WHAT THE TASK REQUIRES
State how many lines of the material below contain the word "redo". Add nothing else.
□ □ □ □
Source: an optimization exercise on an open RTL-to-GDS flow (aim: small area, a short achievable clock period and few clock cycles). Production flows keep margins and buffers that such runs may drop. The RTL was checked by simulation tests, not by an equivalence proof against the original design. Power is estimated from default activity; no workload was simulated.

rev 12:
// autd3_cpu
module autd3_cpu (
    input  wire        clk,
    input  wire        rst,
    input  wire        frame_valid,
    input  wire        tick_valid,
    output wire        evt_ready,
    output reg  [6:0]  hdr_addr,
    input  wire [7:0]  hdr_data,
    output reg  [7:0]  bulk_addr,
    input  wire [15:0] bulk_data,
    output reg         bus_valid,
    output reg         bus_we,
    output reg  [2:0]  bus_bank,
    output reg  [13:0] bus_addr,
    output reg  [15:0] bus_wdata,
    input  wire        bus_ready,
    input  wire [15:0] bus_rdata,
    input  wire [63:0] dc_now,
    input  wire [63:0] dc_next_start,
    input  wire [63:0] dc_period,
    output reg  [15:0] tx_ack
);
Size: ~2000 cells after synthesis, roughly 350 flip-flops, ~300 I/O pins, ~18000 µm² of cells after synthesis.
Settings: LEC_CHECK=0, CAP_MARGIN=20, CORE_MARGIN=2, CORE_UTILIZATION=55, CTS_BUF_LIST=sky130_fd_sc_hd__clkbuf_8, CTS_CLUSTER_SIZE=25, PLACE_DENSITY=0.7, SETUP_SLACK_MARGIN=5, SLEW_MARGIN=20; clock period 9.0 ns.
standard.sh (not shown) runs the stock make flow with config.mk's settings and CLKGATE_MAP_FILE= SYNTH_SCRIPT=/design/flow/synth_recipe.tcl, a recipe that flattens the netlist after the stock synthesis.
==> flow/flow/run.sh <==
#!/bin/bash
# Standard layout, with the port buffers made from sky130_fd_sc_hd__buf_1
# instead of the delay cell buffer_ports picks by default, and timing repair
# aiming at a setup slack of 5.8 ns.
set -euo pipefail
bash standard.sh "BUFFER_PORTS_ARGS=-buffer_cell sky130_fd_sc_hd__buf_1" SETUP_SLACK_MARGIN=5.8 finish > standard_flow.log 2>&1
Testbench counts of rev 12, summed over its fixed seeds: cycles 64,577.
Input-level comparison between rev 13 and rev 12:
--- a/flow/design.v
+++ b/flow/design.v
@@ -152,21 +152,21 @@
     wire gw_go    = s_gw & sf;
     wire gw_slot  = gw_go & t_last;
     wire gs_go    = s_gseg & sf;
     wire ss_go    = s_ssend & sf;
     wire dl_go    = s_dly & sf;
     wire dl_done  = dl_go & t_last;
     wire en_go    = s_end & sf;
     wire tail_go  = d_ptail | (sd_go & ~sd_pw) | (pw_rec & ~p_wrap & p_last) | (ps_go & p_last) |
                     (gw_slot & ~g_wrap & g_last) | (gs_go & g_last);
     wire redo     = (c_g != 2'd2) | (c_p == 2'd2);
-    wire tw_lo    = s_twt & ~kc[0] & sf;        
+    wire tw_lo    = ((s_twt & ~kc[0]) | (s_tdec & ~redo)) & sf;
     wire tw_go    = s_twt & kc[0] & sf;         
     wire tw_done  = tw_go & (kc == 3'd7);
     wire ti_go    = s_tinit & sf;
     wire tf_go    = s_tinf & sf;
     wire aw_done  = s_taw & rd_done & (bus_addr[1:0] == 2'd0) & ~bus_rdata[{3'b100, which}];
     wire aw_rd    = s_taw & sf & ~aw_done;
     wire aw_next  = aw_done & ~which & seq_pending;
     wire w_drive  = d_clr | d_drv | cd_go | dr_go;            
     wire w_delay  = d_dly | dl_go;                            
     wire w_mod    = (mb_adv & mod_cur[0]) | me_car;           
@@ -394,14 +394,14 @@
             kc    <= 3'd0;
         end else if (s_tcmp | tw_lo | tw_go) begin
             sync_n <= {sync_n[7:0], sync_n[63:8]};
             per_r  <= per_nx;
             kc     <= kc + 3'd1;
         end
         if (s_tcmp) begin
             c_g <= g_sum[9:8];
             c_p <= p_sum[9:8];
         end
-        if (s_tdec)              tcar <= 1'b0;
-        else if (tw_lo | tw_go)  tcar <= tsum[8];
+        if (s_trd | (s_tdec & redo)) tcar <= 1'b0;
+        else if (tw_lo | tw_go)      tcar <= tsum[8];
     end
 endmodule
Results
Combinational share of power: rev 12 vs rev 13, no meaningful difference
The finished layout cell area in rev 13 sits about 0.3% below the value recorded for rev 12.
Clock buffer count in the final layout up 7.9% in rev 13 wrt rev 12
As of rev 13, total length of routed met3 wires had fallen by a few percent compared to rev 12.
Diff rev 12 -> rev 13: power consumption held; via count of the first global-routing pass higher.
Testbench counts of rev 13, summed over its fixed seeds: cycles 64,513.

re-timing with driven ports:
In the flow no input, the clock included, has a driving cell. The finished layouts below were timed again as built, in two steps. Step 1 assumes that a clkbuf_16 drives the clock port and a buf_2 every other input. Step 2 moves the port delays by t, midway between the first and last clock arrival at a register: inputs arrive t later, outputs are due t later. That takes back most of the time a late clock gives input paths. a / b / c = ideal / step 1 / step 2; a / b = the first two.
run	t (ns)	setup slack, ns	hold slack, ns	clock arrival spread, ns	worst slew at a driven data input, ns
rev 12	0.681	5.728 / 5.728 / 5.108	0.410 / 0.410 / 0.410	0.028 / 0.028	0.07
rev 13	0.695	5.737 / 5.737 / 5.166	0.407 / 0.407 / 0.407	0.059 / 0.058	0.06
After both steps every run listed still meets setup and hold. For rev 12, which loses most, drivers alone change the setup slack by 0.000 ns; drivers and shift together by -0.620 ns.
□ □ □ □
WRITTEN RESPONSE
3